The 2016–2020 5-year American Community Survey estimates show that the median household income was $57,321 (with a margin of error of +/- $9,661) and the median family income was $71,250 (+/- $12,519). Males had a median income of $35,625 (+/- $11,377) versus $20,750 (+/- $8,433) for females. The median income for those above 16 years old was $31,959 (+/- $1,871). Approximately, 5.9% of families and 11.6% of the population were below the poverty line, including 13.0% of those under the age of 18 and 7.5% of those ages 65 or over.

===2010 census===
As of the census of 2010, there were 940 people, 371 households, and 272 families living in the city. The population density was 979.2 PD/sqmi. There were 411 housing units at an average density of 428.1 /sqmi. The racial makeup of the city was 98.9% White, 0.3% African American, 0.2% Native American, 0.1% from other races, and 0.4% from two or more races. Hispanic or Latino of any race were 1.4% of the population.

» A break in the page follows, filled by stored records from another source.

==> src/rtl/arith_pkg.sv <==
// Shared types for the serial arithmetic blocks: control FSM states.
package arith_pkg;

    typedef enum logic [1:0] {
        IDLE = 2'd0,
        RUN  = 2'd1,
        DONE = 2'd2
    } state_t;

endpackage

==> src/rtl/digit_adder.sv <==
// Combinational DIGIT-wide adder slice; also exposes the carry into its MSB
// so the caller can form the two's-complement overflow flag.
module digit_adder #(
    parameter int unsigned DIGIT = 4
) (
    input  logic [DIGIT-1:0] a,
    input  logic [DIGIT-1:0] b,
    input  logic             cin,
    output logic [DIGIT-1:0] sum,
    output logic             cout,
    output logic             c_msb
);

    logic [DIGIT:0] w_full;

    assign w_full = (DIGIT+1)'(a) + (DIGIT+1)'(b) + (DIGIT+1)'(cin);
    assign sum    = w_full[DIGIT-1:0];
    assign cout   = w_full[DIGIT];
    // Carry into the top bit falls out of sum = a ^ b ^ c at that position.
    assign c_msb  = w_full[DIGIT-1] ^ a[DIGIT-1] ^ b[DIGIT-1];

endmodule

==> src/rtl/digit_serial_addsub.sv <==
// Digit-serial two's-complement adder/subtractor: one DIGIT-bit slice per
// clock, LSB first, with valid/ready handshakes on both sides.
module digit_serial_addsub
    import arith_pkg::*;
#(
    parameter int unsigned WIDTH = 16,
    parameter int unsigned DIGIT = 4
) (
    input  logic             clk,
    input  logic             rst_n,
    input  logic             in_valid,
    output logic             in_ready,
    input  logic [WIDTH-1:0] a,
    input  logic [WIDTH-1:0] b,
    input  logic             cin,
    input  logic             sub,
    output logic             out_valid,
    input  logic             out_ready,
    output logic [WIDTH-1:0] sum,
    output logic             cout,
    output logic             ovf
);

    localparam int unsigned NUM_DIGITS = (DIGIT == 0) ? 1 : WIDTH / DIGIT;
    localparam int unsigned IDX_W      = $clog2(NUM_DIGITS + 1);

    generate
        if (DIGIT < 1 || WIDTH < DIGIT || (WIDTH % DIGIT) != 0) begin : g_bad_params
            $error("digit_serial_addsub: need WIDTH >= DIGIT >= 1 and WIDTH %% DIGIT == 0");
        end
    endgenerate

    state_t             r_state;
    logic [WIDTH-1:0]   r_a;
    logic [WIDTH-1:0]   r_b;
    logic [WIDTH-1:0]   r_sum;
    logic               r_carry;
    logic [IDX_W-1:0]   r_idx;
    logic               r_in_ready;
    logic               r_out_valid;
    logic               r_cout;
    logic               r_ovf;

    logic [DIGIT-1:0]   w_dsum;
    logic               w_dcout;
    logic               w_dc_msb;

    digit_adder #(
        .DIGIT (DIGIT)
    ) u_digit_adder (
        .a     (r_a[DIGIT-1:0]),
        .b     (r_b[DIGIT-1:0]),
        .cin   (r_carry),
        .sum   (w_dsum),
        .cout  (w_dcout),
        .c_msb (w_dc_msb)
    );

    // Subtraction is folded in at accept time: B and the carry are stored inverted.
    always_ff @(posedge clk or negedge rst_n) begin
        if (!rst_n) begin
            r_state     <= IDLE;
            r_a         <= '0;
            r_b         <= '0;
            r_sum       <= '0;
            r_carry     <= 1'b0;
            r_idx       <= '0;
            r_in_ready  <= 1'b1;
            r_out_valid <= 1'b0;
            r_cout      <= 1'b0;
            r_ovf       <= 1'b0;
        end else begin
            case (r_state)
                IDLE: begin
                    if (in_valid && r_in_ready) begin
                        r_a        <= a;
                        r_b        <= sub ? ~b : b;
                        r_carry    <= sub ? ~cin : cin;
                        r_idx      <= '0;
                        r_in_ready <= 1'b0;
                        r_state    <= RUN;
                    end
                end
                RUN: begin
                    r_a     <= r_a >> DIGIT;
                    r_b     <= r_b >> DIGIT;
                    r_sum   <= WIDTH'({w_dsum, r_sum} >> DIGIT);
                    r_carry <= w_dcout;
                    r_idx   <= r_idx + 1'b1;
                    if (r_idx == IDX_W'(NUM_DIGITS - 1)) begin
                        r_cout      <= w_dcout;
                        r_ovf       <= w_dcout ^ w_dc_msb;
                        r_out_valid <= 1'b1;
                        r_state     <= DONE;
                    end
                end
                DONE: begin
                    if (out_ready) begin
                        r_out_valid <= 1'b0;
                        r_in_ready  <= 1'b1;
                        r_state     <= IDLE;
                    end
                end
                default: begin
                    r_state <= IDLE;
                end
            endcase
        end
    end

    assign in_ready  = r_in_ready;
    assign out_valid = r_out_valid;
    assign sum       = r_sum;
    assign cout      = r_cout;
    assign ovf       = r_ovf;

endmodule

==> config.mk <==
export PLATFORM = sky130hd
export DESIGN_NAME = digit_serial_addsub
export DESIGN_NICKNAME = d
export VERILOG_FILES = /design/src/rtl/arith_pkg.sv /design/src/rtl/digit_adder.sv /design/src/rtl/digit_serial_addsub.sv
export SDC_FILE = /design/constraint.sdc
export NUM_CORES = 1
export LEC_CHECK = 0
export ABC_AREA = 1
export CORE_UTILIZATION = 33
export DETAILED_ROUTE_END_ITERATION = 10
export GPL_ROUTABILITY_DRIVEN = 0
export PLACE_DENSITY = 0.54
export SYNTH_ARGS = -nofsm -noshare
export SYNTH_HDL_FRONTEND = slang
export SYNTH_SLANG_ARGS = --single-unit
==> constraint.sdc <==
create_clock -name clk -period 1.83 [get_ports clk]
set_input_delay 0.549 -clock clk [delete_from_list [all_inputs] [get_ports clk]]
set_output_delay 0.549 -clock clk [all_outputs]
set_load 0.02 [all_outputs]
==> Word-level counts from Yosys, hierarchy flattened <==
Cells that the tools add are included.
{ "totals": {"mem_bits_ro": 0, "elab_cells": 54, "mem_count": 0, "latchBits": 0, "regBits": 58, "input_bits": 38, "ramBits": 0} }
{ "op_classes": {"n_eq_ne": 6, "shift": 0, "muxes": 20, "multipliers": 0, "bitwise": 5, "n_addsub": 3, "order_cmp": 0, "div_mod_pow": 0, "reduce_logical": 10} }
{ "ops": {"columns": ["op", "count"], "rows": [
  ["16-bit case mux with 2 select lines", 2],
  ["16-bit 2-to-1 mux", 3],
  ["16-bit NOT", 1],
  ["3-bit AND reduction", 3],
  ["1-bit 2-to-1 mux", 6],
  ["2-bit 2-to-1 mux", 3],
  ["2-bit != test (second input constant)", 3],
  ["1-bit case mux with 2 select lines", 3],
  ["2-bit case mux with 3 select lines", 1],
  ["3-bit case mux with 2 select lines", 1],
  ["2-bit nonzero test", 3],
  ["4-bit by 4-bit adder with 5-bit output", 1],
  ["5-bit by 1-bit adder with 5-bit output", 1],
  ["2-bit AND reduction", 2],
  ["3-bit by 1-bit adder with 3-bit output (second input constant)", 1],
  ["3-bit by 2-bit == test with 1-bit output (second input constant)", 1],
  ["3-bit 2-to-1 mux", 1],
  ["1-bit bitwise XOR", 3],
  ["2-bit by 1-bit == test with 1-bit output (second input constant)", 1],
  ["2-bit == test (second input constant)", 1],
  ["2-bit logical NOT", 1],
  ["1-bit logical AND", 1],
  ["1-bit NOT", 1]
]} }

==> Depth between registers and ports, before layout <==
Gate-level depths: netlist of the first run.
{ "logic_depth": {"word_depth": 5, "mapped_depth": 12, "depth_no_buf": 12} }

==> Hierarchy <==
A second synthesis of the first run with hierarchy kept.
{ "unflattened": {"hier_cells": 387, "area_unflattened_um2": 2989.1} }
{ "by_module_without_submodules": {"columns": ["module", "cells_each", "instances", "area_per_inst_um2"], "rows": [
  ["digit_serial_addsub", 356, 1, 2781.4],
  ["digit_adder", 31, 1, 207.7]
]} }

==> Worst setup path before layout of the first run <==
OpenSTA, ideal clock, no wires.
{ "synth_timing": {"path_type": "register to register", "startpoint": "reg r_a[0]", "endpoint": "reg r_ovf (netlist: ovf)", "required_ns": 1.713, "setup_ns": 0.117, "slack_ns": 0.225, "stages_incl_launch_ff": 13, "path_buffers": 0, "arrival_ns": 1.488, "period_less_slack_ns": 1.605, "path_cell_list": "dfrtp_1 inv_1 fa_1 inv_1 fa_1 nand3_1 nand2_1 nand2_1 nand2_1 inv_1 nand2_1 nand3_1 nand2_1"} }
{ "synth_via": {"elab_chain_cells": 5} }
{ "synth_rtl": {"columns": ["element", "line", "text"], "rows": [
  ["start: declaration", "digit_serial_addsub.sv:34", "logic [WIDTH-1:0] r_a;"],
  ["start signal: assignment", "digit_serial_addsub.sv:85", "r_a <= r_a >> DIGIT;"],
  ["4-bit by 4-bit adder with 5-bit output *", "digit_adder.sv:16", "assign w_full = (DIGIT+1)'(a) + (DIGIT+1)'(b) + (DIGIT+1)'(cin);"],
  ["5-bit by 1-bit adder with 5-bit output *", "digit_adder.sv:16", null],
  ["1-bit bitwise XOR (2 in a row)", "digit_adder.sv:20", "assign c_msb = w_full[DIGIT-1] ^ a[DIGIT-1] ^ b[DIGIT-1];"],
  ["1-bit bitwise XOR *", "digit_serial_addsub.sv:92", "r_ovf <= w_dcout ^ w_dc_msb;"],
  ["end signal: assignment", "digit_serial_addsub.sv:92", null],
  ["end: declaration", "digit_serial_addsub.sv:42", "logic r_ovf;"]
]} }
Mark *: on every way between the ends. The rest lies on a longest branch, timed or not.
A chain may end at the register's enable or synchronous reset.

==> Worst setup path in the final report of the first run <==
{ "layout_timing": {"startpoint": "reg r_in_ready (netlist: in_ready)", "endpoint": "out in_ready"} }
{ "layout_rtl": {"columns": ["element", "line", "text"], "rows": [
  ["start: declaration", "digit_serial_addsub.sv:39", "logic r_in_ready;"],
  ["start signal: assignment", "digit_serial_addsub.sv:68", "r_in_ready <= 1'b1;"],
  ["start signal: assignment", "digit_serial_addsub.sv:80", "r_in_ready <= 1'b0;"],
  ["start signal: assignment", "digit_serial_addsub.sv:100", "r_in_ready <= 1'b1;"],
  ["end: declaration", "digit_serial_addsub.sv:12", "output logic in_ready,"]
]} }
No word-level cell between the ends.

==> metrics.md, run 1 <==
| Metric | Value |
|---|---|
| Setup TNS Final | `0 ns` |
| Final Max Slew Viols | `0` |
| Finish-stage setup viols | `0` |
| Die height | `93.31 microns` |
| Starting Density | `34.88%` |
| Cells after Synth | `294` |
| Die area | `8707 sq um` |
| Worst path bufs/invs | `1` |
| First-pass GRT wire length | `9666 microns` |
| Vias in the first global route | `2093` |
| Syn-to-layout area delta | `31.74%` |
| Synthesized Nets | `339` |
| Crit end category | `output port` |
| Maximum vdd drop | `0.0004800 V` |
| CP startpoint kind | `flop` |
| Multi-input logic area | `1100 sq um` |
| Register area | `1453 sq um` |
| Clock latency on the worst-skew pair | `0.33 ns` |
| Final Hold Viols | `0` |
| Fmax | `0.5707 GHz` |
| Max_slew headroom | `69.16%` |
| DRT iter0 DRCs | `71` |
| PD cells | `1667 nW/um^2` |
| DRC violations left | `0` |
| Final hold slack | `0.2131 ns` |
| Layout cells sized above 1 | `11.85%` |
| Nets | `403` |
| Synth Warn # | `0` |
| Class of the worst hold path | `input pin to async pin` |
| CORE AREA | `7888 sq um` |
| Drt pass-1 iters | `4` |
| Critical path's top delay family | `flip-flops` |
| Synth area leaders | `dfrtp_1 (52%), nand2_1 (9.7%), xnor2_1 (5.4%)` |
| Filler Cells Inserted | `772` |
| DPL Wire Length | `3723 microns` |
| Tmin final | `1.752 ns` |
| GRT overflow | `0` |
| Row count | `32` |
| Total GRT Usage | `14.48%` |
| CP Class | `flop to output port` |
| Utilization after layout | `45.95%` |
| Clock root buffer | `clkbuf_8` |
| Synth top cells by count | `nand2_1 (71), dfrtp_1 (57), inv_1 (23)` |
| Antenna-violating nets left | `0` |
| Port Buf Inserts | `57` |
| RSZ-0062 raised after global routing | `no` |
| Vias/cell | `4.581` |
| Placed inst area | `3447 sq um` |
| Max Cap Viol | `0` |
| CP max FO | `3` |
| H-tree levels | `3` |
| CP max stage cell | `dfstp_2` |
| CP peak stage delay | `0.54 ns` |
| Cts bufs inserted | `9` |
| Synth Cell Area | `2751 sq um` |
| Slew @ Worst Pin | `0.4619 ns` |
| Total number of vias | `2130` |
| CTS tree | `yes` |
| Req. time, crit path | `1.28 ns` |
| Final period util | `95.76%` |
| Post-synth EDFFs | `0` |
| Library cells used by synthesis | `27` |
| Post-Syn Area per Cell | `9.358 sq um` |
| Sequential fraction of the synthesis area | `52.80%` |
| Die boundary width | `93.31 microns` |
| ANT cells | `0` |
| Total routed wirelength | `5549 microns` |
| Worst Skew | `0.002900 ns` |
| Synth Flop Type | `dfrtp_1` |
| Area leader, netlist | `dfrtp_1` |
| Reg clk slew, reported paths | `0.06 ns` |
| Crit-path cells | `dlygate4sd2_1` |
| CTS Buffer Depth | `2` |
| Initial antenna violation count | `0` |
| Run status | `finished clean` |
| DR WL/cell | `11.93 microns` |
| Finished Cell Area | `3625 sq um` |
| CP Data Arrival Time | `1.20 ns` |
| Asr flop ratio synth | `100.0%` |
| FF+latch count, synth | `58` |
| Area share of the largest cell type after synthesis | `51.84%` |
| Leakage power | `0.001685 uW` |
| IO Pins | `58` |
| Cell with the most instances after synthesis | `nand2_1` |
| Clock sink total | `58` |
| Largest net degree at the start of global routing | `59` |
-- worst paths after layout --
kind / from / to / slack, ns / depth (start not counted)
worst min register to register: sum[3]$_DFFE_PN0P_ / sum[3]$_DFFE_PN0P_ / 0.47 / 2
worst max register to register: r_a[0]$_DFFE_PN0P_ / ovf$_DFFE_PN0P_ / 0.14 / 11
worst max-delay path: in_ready$_DFFE_PN1P_ / in_ready / 0.08 / 1
min in group clk: sum[3]$_DFFE_PN0P_ / sum[3]$_DFFE_PN0P_ / 0.47 / 2
worst min-delay path: rst_n / out_valid$_DFFE_PN0P_ / 0.21 / 2
max in group asynchronous: rst_n / in_ready$_DFFE_PN1P_ / 1.32 / 2
-- state kept, by name, summed over array words and instances (netlist names) --
signal     cells
r_idx          3
r_a           16
ovf            1
out_valid      1
cout           1
r_b           16
r_carry        1
r_state        2
sum           16
in_ready       1
-- cell usage in the layout (no fill, tap or decap), drive strengths merged --
cell type / count
a211oi: 6
a21oi: 4
a22o: 1
buf: 13
clkbuf: 14
clkdlybuf4s50: 36
clkinv: 2
dfrtp: 57
dfstp: 1
dlygate4sd2: 20
fa: 2
ha: 5
inv: 25
nand2: 73
nand3: 11
nor2: 20
nor3: 18
nor3b: 1
o211ai: 9
o21ai: 21
o221ai: 4
o22ai: 2
o31ai: 1
xnor2: 17
-- cell type report --
class / count / share of cell area, %
inverters: 25 / 2.589
flip-flops and latches: 58 / 40.08
clock buffers: 14 / 4.764
clock inverters: 2 / 0.2761
repair buffers: 69 / 18.43
well taps: 102 / 3.521
multi-input cells: 195 / 30.34
-- cells by family (layout without fill, tap and decap cells) --
logic type	count (synthesis)	in the layout	share of synthesized area, %
buffers and inverters	41	110	7.412
DFF	58	58	52.80
and+or+nand+nor	123	123	18.78
xor gates and xnor gates	17	17	5.411
adders and majority gates	7	7	3.729
AOI/OAI and AO/OA	48	48	11.87
-- what timing repair did --
action / 4_1_cts / 5_1_grt
setup endpoints to repair: 20 / 1
pin swaps: 0 / 3
gates resized for setup: 20 / 5
hold buffers: 0 / 0
buffers inserted: 0 / 2
-- where the power goes --
group	total, uW	internal (uW)	switching (uW)
Sequential	2180	1870	302
Combinational	2790	1140	1660
Clock	1070	599	473
-- through the flow --
stage / power, uW / cells / worst slack, ns
after floorplan: 4170 / 294 / 0.2247
after detailed placement: 5088 / 447 / 0.01456
after global routing: 6610 / 465 / 0.008551
final: 6043 / 465 / 0.07763
after CTS: 6049 / 463 / 0.05406
after global placement: 5044 / 447 / 0.03030
-- layer usage --
layer / vias to the layer above / wire length [microns] / global-route usage, %
met3: 7 / 334 / 5.203
met2: 57 / 2478 / 23.65
met4: 0 / 43 / 3.462
met5: - / 0 / 0
met1: 975 / 2693 / 18.30
li1: 1091 / - / -
No activity file was read; power rests on OpenSTA's default activity.
==> run 2: changes to the inputs <==
Settings changed: ABC_CLOCK_PERIOD_IN_PS from default to 1830.
==> results of run 2 <==
The final DEF is identical to that of run 1; final timing and power are the same.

There were 371 households, of which 35.3% had children under the age of 18 living with them, 59.0% were married couples living together, 9.4% had a female householder with no husband present, 4.9% had a male householder with no wife present, and 26.7% were non-families. 22.4% of all households were made up of individuals, and 9.1% had someone living alone who was 65 years of age or older. The average household size was 2.53 and the average family size was 2.94.

The median age in the city was 40.4 years. 26.1% of residents were under the age of 18; 8.2% were between the ages of 18 and 24; 22.9% were from 25 to 44; 26% were from 45 to 64; and 16.8% were 65 years of age or older. The gender makeup of the city was 52.1% male and 47.9% female.

===2000 census===
As of the census of 2000, there were 961 people, 371 households, and 271 families living in the city. The population density was 969.2 PD/sqmi. There were 387 housing units at an average density of 390.3 /sqmi. The racial makeup of the city was 96.88% White, 0.42% Native American, 1.56% from other races, and 1.14% from two or more races. Hispanic or Latino of any race were 2.81% of the population.

There were 371 households, out of which 35.8% had children under the age of 18 living with them, 60.6% were married couples living together, 7.8% had a female householder with no husband present, and 26.7% were non-families. 23.2% of all households were made up of individuals, and 12.1% had someone living alone who was 65 years of age or older. The average household size was 2.59 and the average family size was 3.04.

In the city, the population was spread out, with 28.6% under the age of 18, 6.6% from 18 to 24, 27.2% from 25 to 44, 22.7% from 45 to 64, and 15.0% who were 65 years of age or older. The median age was 36 years. For every 100 females, there were 99.8 males. For every 100 females age 18 and over, there were 90.0 males.

The median income for a household in the city was $39,297, and the median income for a family was $45,089. Males had a median income of $31,058 versus $19,821 for females. The per capita income for the city was $16,532. About 4.6% of families and 5.2% of the population were below the poverty line, including 1.8% of those under age 18 and 10.7% of those age 65 or over.

==Education==
The community is served by Lebo–Waverly USD 243 public school district, and has two schools in the city: Lebo High School and Lebo Grade School.